### [Prompt]
Each line below should be reproduced without any alteration.

### [The data]
────────────────────
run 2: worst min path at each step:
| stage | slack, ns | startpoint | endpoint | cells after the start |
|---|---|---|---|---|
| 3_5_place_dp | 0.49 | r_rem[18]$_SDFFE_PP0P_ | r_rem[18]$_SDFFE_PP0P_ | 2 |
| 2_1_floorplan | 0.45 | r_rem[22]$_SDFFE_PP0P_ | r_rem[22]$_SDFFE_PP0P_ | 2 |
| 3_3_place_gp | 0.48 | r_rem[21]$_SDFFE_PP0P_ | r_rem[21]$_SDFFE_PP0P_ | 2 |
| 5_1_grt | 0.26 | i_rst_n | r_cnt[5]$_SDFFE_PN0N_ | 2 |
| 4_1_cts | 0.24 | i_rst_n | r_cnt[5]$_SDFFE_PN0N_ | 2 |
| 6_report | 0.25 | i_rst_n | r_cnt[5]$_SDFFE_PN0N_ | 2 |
**config.mk**
```make
export PLATFORM = sky130hd
export DESIGN_NAME = delimited_frame_extractor_unit
export DESIGN_NICKNAME = d
export VERILOG_FILES = /design/src/hw/rtl/dfe_pkg.sv /design/src/hw/rtl/dfe_front.sv /design/src/hw/rtl/dfe_cmd_fifo.sv /design/src/hw/rtl/dfe_back.sv /design/src/hw/rtl/delimited_frame_extractor_unit.sv
export SDC_FILE = /design/constraint.sdc
export NUM_CORES = 1
export LEC_CHECK = 0
export BUFFER_PORTS_ARGS = -buffer_cell sky130_fd_sc_hd__buf_2
export CORE_ASPECT_RATIO = 1.4
export CORE_MARGIN = 2
export CORE_UTILIZATION = 65
export CTS_BUF_LIST = sky130_fd_sc_hd__clkbuf_8
export CTS_CLUSTER_DIAMETER = 30
export DETAILED_ROUTE_END_ITERATION = 10
export PLACE_DENSITY = 0.82
export SETUP_SLACK_MARGIN = 0.5
export SYNTH_ARGS = -nofsm -noshare
export SYNTH_HDL_FRONTEND = slang
export SYNTH_SLANG_ARGS = --single-unit
```
**constraint.sdc**
```tcl
create_clock -name i_clk -period 8.1 [get_ports i_clk]
set_input_delay 1.62 -clock i_clk [delete_from_list [all_inputs] [get_ports i_clk]]
set_output_delay 1.62 -clock i_clk [all_outputs]
set_load 0.005 [all_outputs]
```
────────────────────
### [Written response]
run 2: worst min path at each step:
| stage | slack, ns | startpoint | endpoint | cells after the start |
|---|---|---|---|---|
| 3_5_place_dp | 0.49 | r_rem[18]$_SDFFE_PP0P_ | r_rem[18]$_SDFFE_PP0P_ | 2 |
| 2_1_floorplan | 0.45 | r_rem[22]$_SDFFE_PP0P_ | r_rem[22]$_SDFFE_PP0P_ | 2 |
| 3_3_place_gp | 0.48 | r_rem[21]$_SDFFE_PP0P_ | r_rem[21]$_SDFFE_PP0P_ | 2 |
| 5_1_grt | 0.26 | i_rst_n | r_cnt[5]$_SDFFE_PN0N_ | 2 |
| 4_1_cts | 0.24 | i_rst_n | r_cnt[5]$_SDFFE_PN0N_ | 2 |
| 6_report | 0.25 | i_rst_n | r_cnt[5]$_SDFFE_PN0N_ | 2 |
**config.mk**
```make
export PLATFORM = sky130hd
export DESIGN_NAME = delimited_frame_extractor_unit
export DESIGN_NICKNAME = d
export VERILOG_FILES = /design/src/hw/rtl/dfe_pkg.sv /design/src/hw/rtl/dfe_front.sv /design/src/hw/rtl/dfe_cmd_fifo.sv /design/src/hw/rtl/dfe_back.sv /design/src/hw/rtl/delimited_frame_extractor_unit.sv
export SDC_FILE = /design/constraint.sdc
export NUM_CORES = 1
export LEC_CHECK = 0
export BUFFER_PORTS_ARGS = -buffer_cell sky130_fd_sc_hd__buf_2
export CORE_ASPECT_RATIO = 1.4
export CORE_MARGIN = 2
export CORE_UTILIZATION = 65
export CTS_BUF_LIST = sky130_fd_sc_hd__clkbuf_8
export CTS_CLUSTER_DIAMETER = 30
export DETAILED_ROUTE_END_ITERATION = 10
export PLACE_DENSITY = 0.82
export SETUP_SLACK_MARGIN = 0.5
export SYNTH_ARGS = -nofsm -noshare
export SYNTH_HDL_FRONTEND = slang
export SYNTH_SLANG_ARGS = --single-unit
```
**constraint.sdc**
```tcl
create_clock -name i_clk -period 8.1 [get_ports i_clk]
set_input_delay 1.62 -clock i_clk [delete_from_list [all_inputs] [get_ports i_clk]]
set_output_delay 1.62 -clock i_clk [all_outputs]
set_load 0.005 [all_outputs]
```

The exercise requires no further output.